I hate being the one giving the downers but - I've had large black pot bellied pigs which can get up to 250lbsfemales/400males and the yorkshire pigs which get up 500lbs for the females and 1000lbs for the males. From my experience and this was from when I was kid to early 20's, pigs can be trained and are quite loveable and friendly when young. But both males and females can be dangerous when in rut. More so the females. I raised several from birth and still had to watch my back when the time hits and when females are pregnant it is worst. You can't and don't want to be alone around a female pig in heat or pregnant. They will charge at you no matter how long they've known you and anything or anyone in their way will get creamed. Hormones in pigs can not be controlled. Yes, they start out small and cute, but you don't want a 4ft pig at 500lbs wanting to fight you.

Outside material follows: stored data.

`/design/flow/constraint.sdc`:
```
current_design controller

set clk_period 1.1
set clk_io_pct 0.2

create_clock -name clk0 -period $clk_period [get_ports {clk_i}]

set non_clock_inputs [all_inputs -no_clocks]
set_input_delay [expr $clk_period * $clk_io_pct] -clock clk0 $non_clock_inputs
set_output_delay [expr $clk_period * $clk_io_pct] -clock clk0 [all_outputs]
```
`/design/flow/run.sh`:
```
#!/bin/bash
# OpenROAD 26Q1-2900-gdf79404cd8, Yosys 0.63+post, stock flow scripts
make -C /OpenROAD-flow-scripts/flow DESIGN_CONFIG=/design/flow/config.mk WORK_HOME=/design/flow/orfs finish
```
`/design/flow/design.v`:
```
module controller (   
	input clk_i,
	input rst_ni,
	input up_i,
	input down_i,
	input entry_i,
	input restart_i,
	input entering_last_digit_i,
	output reg enable_cntr_o,
	output reg updown_o,
	output reg enable_sft_o,
	output reg enable_lock_o,
	output reg rst_cntr_no,
	output reg rst_entry_indicator_no,
	output reg rst_sft_reg_no
);
reg [1:0] state_d, state_q;
parameter Idle = 2'b00;
parameter Entering = 2'b01;
parameter Entered  = 2'b10;
always @(posedge clk_i, negedge rst_ni)
	if (~rst_ni)
		state_q <= Idle;
	else
		state_q <= state_d;
always @(state_q, up_i, down_i, entry_i, restart_i) begin
	state_d = state_q;
	enable_cntr_o = 1'b0;
	updown_o = 1'b1;
	enable_sft_o = 1'b0;
	enable_lock_o = 1'b1;
	rst_cntr_no = 1'b1;
	rst_entry_indicator_no = 1'b1;
	rst_sft_reg_no = 1'b1;
	case (state_d)
		Idle: begin
			enable_lock_o = 1'b0;
			rst_cntr_no = 1'b0;
			rst_entry_indicator_no = 1'b0;
			rst_sft_reg_no = 1'b0;
			if (restart_i)
				state_d = Entering;
		end
		Entering: begin
			if (up_i) begin
				updown_o = 1'b1;
				enable_cntr_o = 1'b1;
			end else if (down_i) begin
				updown_o = 1'b0;
				enable_cntr_o = 1'b1;
			end
			if (entry_i)
				if (entering_last_digit_i)
					state_d = Entered;
				else
					enable_sft_o = 1'b1;
		end
		Entered:
			if (restart_i) begin
				state_d = Entering;
				rst_cntr_no = 1'b0;
				rst_entry_indicator_no = 1'b0;
				rst_sft_reg_no = 1'b0;
			end
	endcase
end
endmodule
```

Just my opinion.

Also, they go into heat every 21 days all year unless pregnant.


----------



## Arkie (Sep 25, 2012)

'MMMMM,MMMMMMMM!!

BACON!!!!!!!!!!!!!!!!!!!!!!!!!!

Bob


----------



## Trickyroo (Sep 26, 2012)

Thank you Arkie. :thumb:


----------



## JaLyn (Oct 10, 2012)

If your going to get one you need to get you a hog panel (board) so you can move her or block her if you need to. YOu also need to be prepared for her rooting up your back yard unless you ring her which honestly i'm not fond of and even those don't always work. The good thing about it if she gets to be too much a pain you could always butcher her and if you think you can't try again..an 800 lb pig thats become a pain is easy to butcher..


----------



## Trickyroo (Sep 26, 2012)

I'm second guessing this now ,in fact I don't think I will take her after all.
Im scared for my other animals . what if she decides to take out one of my dogs or goats ! I think if she was a smaller breed I wouldn't be so hesitant , but this gal gets HUGE ! 
At least I have the opportunity to pass and not have her here already and have to worry about rehoming or butchering her .


----------



## fd123 (May 29, 2012)

Laura...by the looks of your yard..>>i dont think a pig would be to your best interest...lololol..... 
Why not get her , feed her out, and...ummmm....EAT HER?? It gets NO BETTER than a home raised, and fed porky pig!


----------



## JaLyn (Oct 10, 2012)

Frank thats a good idea too. Someone will end up butchering her so why not be you.


----------



## Trickyroo (Sep 26, 2012)

I think I might leave that for someone else , lol
But your right Frank , I rather not have my propery destroyed .
I'm thanking my stars that I brought this up to you guys because Im sure I would have been kicking myself if I had gotten her .


----------



## massip 138 (May 27, 2011)

Pigs are a lot of work when large. They can be very destructive when rooting. I have seen pigs tear through fences and destroy yards. We however have a Micro Juliana pig that is an indoor pet. Pure Juliana pigs from registered breeders are great pets if not intended to butcher and range from 20-60lbs. This image is of our girl at 2 months old. She is much larger now...just don't have a picture....sorry


----------



## Trickyroo (Sep 26, 2012)

massip 138 said:


> Pigs are a lot of work when large. They can be very destructive when rooting. I have seen pigs tear through fences and destroy yards. We however have a Micro Juliana pig that is an indoor pet. Pure Juliana pigs from registered breeders are great pets if not intended to butcher and range from 20-60lbs. This image is of our girl at 2 months old. She is much larger now...just don't have a picture....sorry


AWWW , what a cutie 
Yeah , We passed on that pig , lolol.
I think she ended up going to live with the vet anyways.
But , if we decide on one , I think we will get a Juliana pig or something similar.
Has your pig reached a larger size then you were originally told she would ?
Just curious. Our pig will live outside


----------



## massip 138 (May 27, 2011)

We got our girl from windward oaks farms after a lot if research. Lannette is a very respected breeder who is very transparent with her breeding program. A lot of breeders show photos of 8 month breeding parents who are not yet fully grown. A micro pig grows up to 3 years. There are several unethical breeders out there...trust me. Look up her web site. At windward oaks farm . Com.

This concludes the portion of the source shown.